• _WHAT NEEDS TO BE DONE_: Range to reproduce from the entries below: the line with "met1: 84 / 0.0206", the line with "mem_sig_reg_out: 8", and every line in between. Give them exactly and give nothing else.
- Opening Delimiter -
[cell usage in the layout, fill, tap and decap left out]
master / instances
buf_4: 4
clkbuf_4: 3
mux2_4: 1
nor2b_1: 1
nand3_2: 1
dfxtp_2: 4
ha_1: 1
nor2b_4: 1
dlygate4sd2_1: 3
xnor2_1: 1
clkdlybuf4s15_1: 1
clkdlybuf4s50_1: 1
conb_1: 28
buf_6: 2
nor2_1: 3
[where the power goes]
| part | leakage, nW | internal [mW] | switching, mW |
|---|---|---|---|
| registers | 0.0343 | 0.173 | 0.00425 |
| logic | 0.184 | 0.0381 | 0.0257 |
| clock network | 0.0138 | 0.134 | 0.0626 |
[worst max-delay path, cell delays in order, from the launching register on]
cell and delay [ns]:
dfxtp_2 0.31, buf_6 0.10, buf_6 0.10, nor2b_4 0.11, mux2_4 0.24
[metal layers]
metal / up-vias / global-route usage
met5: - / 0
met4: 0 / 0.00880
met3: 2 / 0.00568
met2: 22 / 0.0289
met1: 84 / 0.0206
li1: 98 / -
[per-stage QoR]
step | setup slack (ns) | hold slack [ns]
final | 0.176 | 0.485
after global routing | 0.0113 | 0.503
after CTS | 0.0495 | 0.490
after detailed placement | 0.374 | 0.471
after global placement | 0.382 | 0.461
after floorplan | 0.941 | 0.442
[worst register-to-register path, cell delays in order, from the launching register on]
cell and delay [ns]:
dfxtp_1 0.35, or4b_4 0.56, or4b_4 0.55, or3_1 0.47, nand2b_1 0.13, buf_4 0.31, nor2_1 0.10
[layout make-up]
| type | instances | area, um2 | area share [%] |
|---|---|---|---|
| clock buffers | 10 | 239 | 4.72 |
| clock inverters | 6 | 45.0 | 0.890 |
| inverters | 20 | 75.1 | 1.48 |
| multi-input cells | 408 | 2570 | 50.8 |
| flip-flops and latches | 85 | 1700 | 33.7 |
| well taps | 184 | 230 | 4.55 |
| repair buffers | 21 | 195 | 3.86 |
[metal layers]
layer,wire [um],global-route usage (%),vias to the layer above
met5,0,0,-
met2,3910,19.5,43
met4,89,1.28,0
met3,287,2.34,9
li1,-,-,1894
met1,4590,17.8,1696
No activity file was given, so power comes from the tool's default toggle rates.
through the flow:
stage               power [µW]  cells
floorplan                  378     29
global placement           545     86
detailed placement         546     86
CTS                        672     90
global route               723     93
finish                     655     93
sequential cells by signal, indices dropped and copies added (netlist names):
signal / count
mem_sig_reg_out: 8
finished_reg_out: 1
<file path="design/flow/config.mk">
export PLATFORM = sky130hd
export DESIGN_NAME = task_2a
export DESIGN_NICKNAME = task_2a
export VERILOG_FILES = /design/flow/design.v
export SDC_FILE = /design/flow/constraint.sdc
export NUM_CORES = 4
export LEC_CHECK = 1
export CORE_UTILIZATION = 50
</file>
<file path="design/flow/constraint.sdc">
current_design task_2a

set clk_period 5.8
set clk_io_pct 0.2

create_clock -name clk0 -period $clk_period [get_ports {clk}]

set non_clock_inputs [all_inputs -no_clocks]
set_input_delay [expr $clk_period * $clk_io_pct] -clock clk0 $non_clock_inputs
set_output_delay [expr $clk_period * $clk_io_pct] -clock clk0 [all_outputs]
</file>
<file path="design/flow/design.v">
module task_2a
#(parameter key_length = 3)
(
   input  logic        clk,     
   input  logic        on_sig,  
   input  logic [23:0] secret_key,
   input  logic [7:0]  q_s,
   output logic [7:0]  addr_s,
   output logic [7:0]  data_s,
   output logic        wren_s,  
   output logic        finished_sig 
);
typedef enum logic [3:0] {idle_state, 
                          si_rd, si_reg, 
                          skb_reg,
                          j_reg, 
                          sj_rd, sj_reg, 
                          tmp_reg, 
                          cpy_sj_wr, cpy_si_wr, 
                          fin_reg, i_reg, 
                          finished_state} statetype;
statetype state = idle_state;
logic increment_bit, fin_reg_in, fin_reg_out, started = 1'b0;  
logic [1:0] sk_idx;
logic [7:0] i_reg_in,      i_reg_out,
            j_reg_in,      j_reg_out,
            skb_reg_in,    skb_reg_out,
            si_reg_in,     si_reg_out,
            sj_reg_in,     sj_reg_out,
            tmp_reg_in,    tmp_reg_out;
always_ff @(posedge clk)
   if (!(on_sig | started)) 
      begin
         state <= idle_state;
         { i_reg_out, j_reg_out, 
           skb_reg_out, 
           si_reg_out, sj_reg_out, 
           tmp_reg_out, 
           fin_reg_out }
        <= 0;
      end
   else
      begin
         started              <= 1'b1;
         i_reg_out            <= i_reg_in;
         j_reg_out            <= j_reg_in;
         skb_reg_out          <= skb_reg_in;
         si_reg_out           <= si_reg_in;
         sj_reg_out           <= sj_reg_in;
         tmp_reg_out          <= tmp_reg_in;
         fin_reg_out          <= fin_reg_in;
         case (state)
            idle_state: state <= skb_reg;
            skb_reg:    state <= si_rd;
            si_rd:      state <= si_reg;
            si_reg:     state <= j_reg;
            j_reg:      state <= sj_rd;
            sj_rd:      state <= sj_reg;
            sj_reg:     state <= tmp_reg;
            tmp_reg:    state <= cpy_sj_wr;
            cpy_sj_wr:  state <= cpy_si_wr;
            cpy_si_wr:  state <= fin_reg;
            fin_reg:    state <= i_reg;
            i_reg:
               begin
                  if (fin_reg_out)
                        state <= finished_state;
                  else
                        state <= skb_reg;
               end
            finished_state: 
                        state <= finished_state;
            default:    state <= state;
   endcase
      end
always_comb
   begin
   sk_idx = (i_reg_out % key_length);
   case (sk_idx)
      2'b10:   skb_reg_in  = secret_key[7:0];
      2'b01:   skb_reg_in  = secret_key[15:8];
      2'b00:   skb_reg_in  = secret_key[23:16];
      default: skb_reg_in  = secret_key[7:0];
   endcase
   increment_bit   = ~fin_reg_out;
   case (state)
      j_reg:
         begin
            i_reg_in   = i_reg_out;
            j_reg_in   = (j_reg_out + si_reg_out + skb_reg_out);
            si_reg_in  = si_reg_out;
            sj_reg_in  = sj_reg_out;
            tmp_reg_in = si_reg_out;
            fin_reg_in = fin_reg_out;
         end
      si_reg:
         begin
            i_reg_in   = i_reg_out;
            j_reg_in   = j_reg_out;
            si_reg_in  = q_s;
            sj_reg_in  = sj_reg_out;
            tmp_reg_in = si_reg_out;
            fin_reg_in = fin_reg_out;
         end
      sj_reg:
         begin
            i_reg_in   = i_reg_out;
            j_reg_in   = j_reg_out;
            si_reg_in  = si_reg_out;
            sj_reg_in  = q_s;
            tmp_reg_in = si_reg_out;
            fin_reg_in = fin_reg_out;
         end
      tmp_reg:
         begin
            i_reg_in   = i_reg_out;
            j_reg_in   = j_reg_out;
            si_reg_in  = si_reg_out;
            sj_reg_in  = sj_reg_out;
            tmp_reg_in = si_reg_out;
            fin_reg_in = fin_reg_out;
         end
      fin_reg:
         begin
            i_reg_in   = i_reg_out;
            j_reg_in   = j_reg_out;
            si_reg_in  = si_reg_out;
            sj_reg_in  = sj_reg_out;
            tmp_reg_in = tmp_reg_out;
            fin_reg_in = &i_reg_out;  
         end
      i_reg:
         begin
            if (fin_reg_out)
               i_reg_in = i_reg_out;
            else
               i_reg_in = i_reg_out + increment_bit;
            j_reg_in   = j_reg_out;
            si_reg_in  = si_reg_out;
            sj_reg_in  = sj_reg_out;
            tmp_reg_in = tmp_reg_out;
            fin_reg_in = fin_reg_out;
         end
      default:
         begin
            i_reg_in   = i_reg_out;
            j_reg_in   = j_reg_out;
            si_reg_in  = si_reg_out;
            sj_reg_in  = sj_reg_out;
            tmp_reg_in = tmp_reg_out;
            fin_reg_in = fin_reg_out;
         end
   endcase
   end
always_comb
   begin
      case(state)
         idle_state:
            begin 
               wren_s       = 1'b0;
               addr_s       = 1'b0;
               data_s       = 1'b0;
            end
         si_rd:
            begin
               wren_s       = 1'b0;
               addr_s       = i_reg_out;
               data_s       = 1'b0;
            end
         sj_rd:
            begin
               wren_s       = 1'b0;
               addr_s       = j_reg_out;
               data_s       = 1'b0;
            end
         cpy_sj_wr:
            begin
               wren_s       = 1'b1;
               addr_s       = i_reg_out;
               data_s       = sj_reg_out;
            end
         cpy_si_wr:
            begin
               wren_s       = 1'b1;
               addr_s       = j_reg_out;
               data_s       = tmp_reg_out;
            end
         default:
            begin
               wren_s       = 1'b0;
               addr_s       = 1'b0;
               data_s       = 1'b0;
            end
      endcase
      finished_sig = fin_reg_out;
   end
endmodule  
</file>
<file path="design/flow/run.sh">
#!/bin/bash
# OpenROAD 26Q1-2900-gdf79404cd8, Yosys 0.63+post, stock flow scripts
make -C /OpenROAD-flow-scripts/flow DESIGN_CONFIG=/design/flow/config.mk WORK_HOME=/design/flow/orfs finish
</file>
==> changes_impl.md <==
### Changed

- Outcome: finished, final reports clean
- Die x size: 87.8 um
- Clock latency (worst-skew pair): 0.31 ns
- Cell Type Count: 64
- DR iter-0 viols: 194
- ANT cells: 0
- Max cap viols: 0
- F_max: 0.207 GHz
- Core Region: 0.00694 mm2
- Max Root-Sink Buffers: 2
- Most frequent cells in the layout: nor2_1 (61), dfxtp_1 (53), clkdlybuf4s50_1 (51)
- Reg clk slew, reported paths: 0.10 ns
- Final setup fails: 0
- Vias: 3,334
- Main flop type: dfxtp_1
- Post-route design area: 0.00433 mm2
- EDFF count, synth: 1
- Crit path launch type: flip-flop
- Setup repair after global routing missed its margin: no
- Final Max Tran Viols: 0
- Syn_area_per_cell: 8.09 um2
- Crit share post-route: 83.2%
- DR pass1 iterations: 5
- Mapped Cells: 455
- #FFs+latches synth: 54
- Critical Path Max Stage Delay: 0.74 ns
- Most Frequent Cell on Critical Path: ha_1
- Sum Neg Setup Slack: 0 ns
- CP endpoint kind: flip-flop
- Vias per cell: 5.70
- Core Density at Floorplan: 53.0%
- Placed Instances: 577
- CTS tree: done
- Total Wirelength: 8710 um
- Die ar.: 0.00771 mm2
- Setup bufs post-CTS: 0
- Worst Path Buf+Inv: 0
- Layout cells sized above 1: 5.52%
- Hold Startpoint: sj_reg_out[7]
- P&R area growth vs syn: 17.7%
- Setup WS post-layout: 0.973 ns
- Placement Setup Slack: 1.07 ns
- Reg-to-reg critical path startpoint: i_reg_out[6]
- Antenna violations before repair: 0
- Most frequent logic cell in the layout: nor2_1
- Post-DP Area: 0.00422 mm2
- Clock Sinks: 54
- Per-cell routed wire length: 14.9 um
- CTS buffer count: 5
- Critical path type: reg -> reg
- Final tally of hold violations: 0
- GRT Util Overall: 24.0%
- Hold-fix buffers, CTS: 0
- Worst-Margin Slew: 0.913 ns
- Share of flip-flops with an asynchronous set or reset: 0%
- Synth top area share: 28.8%
- P per Cell Area: 389 mW/mm2
- Seq/Total Area, Yosys: 29.6%
- YS chip area: 0.00368 mm2
- Post-synth top area cell: dfxtp_1
- Vias in the first global route: 2,983
- Netlist Area Pre-Place: 0.00368 mm2
- Hold EP: sj_reg_out[7]
- Post-route ant nets: 0
- Reg-to-Reg End: skb_reg_out[4]
- Reg2Reg Depth: 17
- GR Overflow Total: 0
- Synth Warn #: 1
- Clock root buffer: clkbuf_8
- WP data arrival: 5.07 ns
- Cell Chain, Critical Path: ha_1 -> nand4bb_1 -> o211a_4 -> o21ai_4 -> nor3_1 -> o41a_1 -> ha_1 -> nor2_1 -> nand2_1 -> a211oi_4 -> xnor2_2 -> ha_1 -> nor2_1 -> nand2b_1 -> a2111oi_4 -> o21ai_1 -> a31oi_1
- Final non-filler cell total: 585
- Placer Congestion: 0.897
- Final Critical Period: 4.83 ns
- Largest net degree at the start of global routing: 55
- I/O pin count: 52
- CP Max Fanout: 18
- Row count: 30
- Top delay family on crit path: AND-OR/OR-AND gates
- Max H-tree Level: 2
- R2R setup slack: 0.97 ns
- Core Util, Final: 62.4%
- Hold Path Stages: 2
- Rel. slew slack: 38.9%
- # DRC: 0
- Dpl hpwl: 6370 um
- Die Ht: 87.8 um
- Peak supply drop: 0.171 mV
- Slowest library cell on the worst path: dfxtp_1
- Port Buf Inserts: 51
- Final Hold Slack: 0.459 ns
- CTS resizes: 0
- First-pass GRT wire length: 14,200 um
- HP Class: reg -> reg
- Total power: 1.69 mW
- Main area contributors after synthesis: dfxtp_1 (29%), mux2i_1 (7.1%), nor2_1 (6.3%), nand2_1 (4.8%), fa_1 (4.4%)
- Clock skew: 0.00880 ns
- Pleak: 1.66 nW
- Req. time, crit path: 6.04 ns
- Tool warnings: 26
- Ys cells: 455
-- layer usage --
layer,global-route usage [%],up-vias,share of wire (%)
li1,-,1695,-
met1,37.4,1537,50
met2,38.9,96,45
met3,2.67,6,4.8
met4,1.49,0,0.65
met5,0,-,0
-- power by group --
part           internal (mW)  leakage, nW  switching, mW
Sequential             0.501        0.445          0.139
Clock                  0.125       0.0600          0.126
Combinational          0.378         1.15          0.417
Total                   1.00         1.66          0.681
-- registers in the layout, indices dropped and copies added (netlist names) --
name / flops
tmp_reg_out: 8
i_reg_out: 8
skb_reg_out: 8
si_reg_out: 8
j_reg_out: 8
state: 4
sj_reg_out: 8
fin_reg_out: 1
started: 1
-- worst reg2reg max path, delay by kind of cell, from the launching register on --
family	cells	cell delay, ns
DFF	1	0.74
and+or+nand+nor	6	0.93
xor gates and xnor gates	1	0.16
adders and majority gates	3	0.90
AOI/OAI and AO/OA	7	2.04
-- worst max-delay path by stage --
stage	startpoint	depth (start not counted)	endpoint
4_1_cts	i_reg_out[6]	17	skb_reg_out[4]
5_1_grt	i_reg_out[6]	17	skb_reg_out[6]
6_report	i_reg_out[6]	17	skb_reg_out[4]
-- layout make-up --
cell class              instances  area (um2)
flip-flops and latches         54        1090
inverters                      17        66.3
clock inverters                 1        8.76
fillers                       595        2610
well taps                      96         120
multi-input cells             355        2400
repair buffers                 55         541
clock buffers                   7         108
-- cells by family after synthesis --
| group | Yosys count | share of synthesized area [%] |
|---|---|---|
| DFF | 54 | 29.6 |
| AOI/OAI and AO/OA | 131 | 25.3 |
| other | 1 | 0.102 |
| adders and majority gates | 19 | 8.09 |
| buffers and inverters | 46 | 5.44 |
| muxes | 26 | 7.07 |
| xor gates and xnor gates | 17 | 4.25 |
| and+or+nand+nor | 161 | 20.2 |
-- cell usage after synthesis, types with 3 or more instances --
| cell | number |
|---|---|
| dfxtp_1 | 53 |
| nor2b_1 | 4 |
| a211oi_1 | 4 |
| mux2i_1 | 26 |
| a21o_1 | 4 |
| a21oi_1 | 26 |
| buf_1 | 3 |
| nand4_1 | 4 |
| a31oi_1 | 15 |
| o211ai_1 | 4 |
| and3_1 | 5 |
| nand2_1 | 47 |
| clkbuf_1 | 19 |
| xor2_1 | 7 |
| buf_4 | 4 |
| a22o_1 | 8 |
| nand3_1 | 11 |
| nor2_1 | 62 |
| inv_1 | 16 |
| o21ai_0 | 27 |
| o21ai_1 | 9 |
| fa_1 | 8 |
| nand2b_1 | 4 |
| o21bai_1 | 3 |
| a22oi_1 | 8 |
| ha_1 | 11 |
| xnor2_1 | 9 |
| nand3b_1 | 4 |
| nor3_1 | 8 |
Power is estimated from default activity; no workload was simulated.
- Closing Delimiter -
• _RESULT OF THIS EXERCISE_:
met1: 84 / 0.0206
li1: 98 / -
[per-stage QoR]
step | setup slack (ns) | hold slack [ns]
final | 0.176 | 0.485
after global routing | 0.0113 | 0.503
after CTS | 0.0495 | 0.490
after detailed placement | 0.374 | 0.471
after global placement | 0.382 | 0.461
after floorplan | 0.941 | 0.442
[worst register-to-register path, cell delays in order, from the launching register on]
cell and delay [ns]:
dfxtp_1 0.35, or4b_4 0.56, or4b_4 0.55, or3_1 0.47, nand2b_1 0.13, buf_4 0.31, nor2_1 0.10
[layout make-up]
| type | instances | area, um2 | area share [%] |
|---|---|---|---|
| clock buffers | 10 | 239 | 4.72 |
| clock inverters | 6 | 45.0 | 0.890 |
| inverters | 20 | 75.1 | 1.48 |
| multi-input cells | 408 | 2570 | 50.8 |
| flip-flops and latches | 85 | 1700 | 33.7 |
| well taps | 184 | 230 | 4.55 |
| repair buffers | 21 | 195 | 3.86 |
[metal layers]
layer,wire [um],global-route usage (%),vias to the layer above
met5,0,0,-
met2,3910,19.5,43
met4,89,1.28,0
met3,287,2.34,9
li1,-,-,1894
met1,4590,17.8,1696
No activity file was given, so power comes from the tool's default toggle rates.
through the flow:
stage               power [µW]  cells
floorplan                  378     29
global placement           545     86
detailed placement         546     86
CTS                        672     90
global route               723     93
finish                     655     93
sequential cells by signal, indices dropped and copies added (netlist names):
signal / count
mem_sig_reg_out: 8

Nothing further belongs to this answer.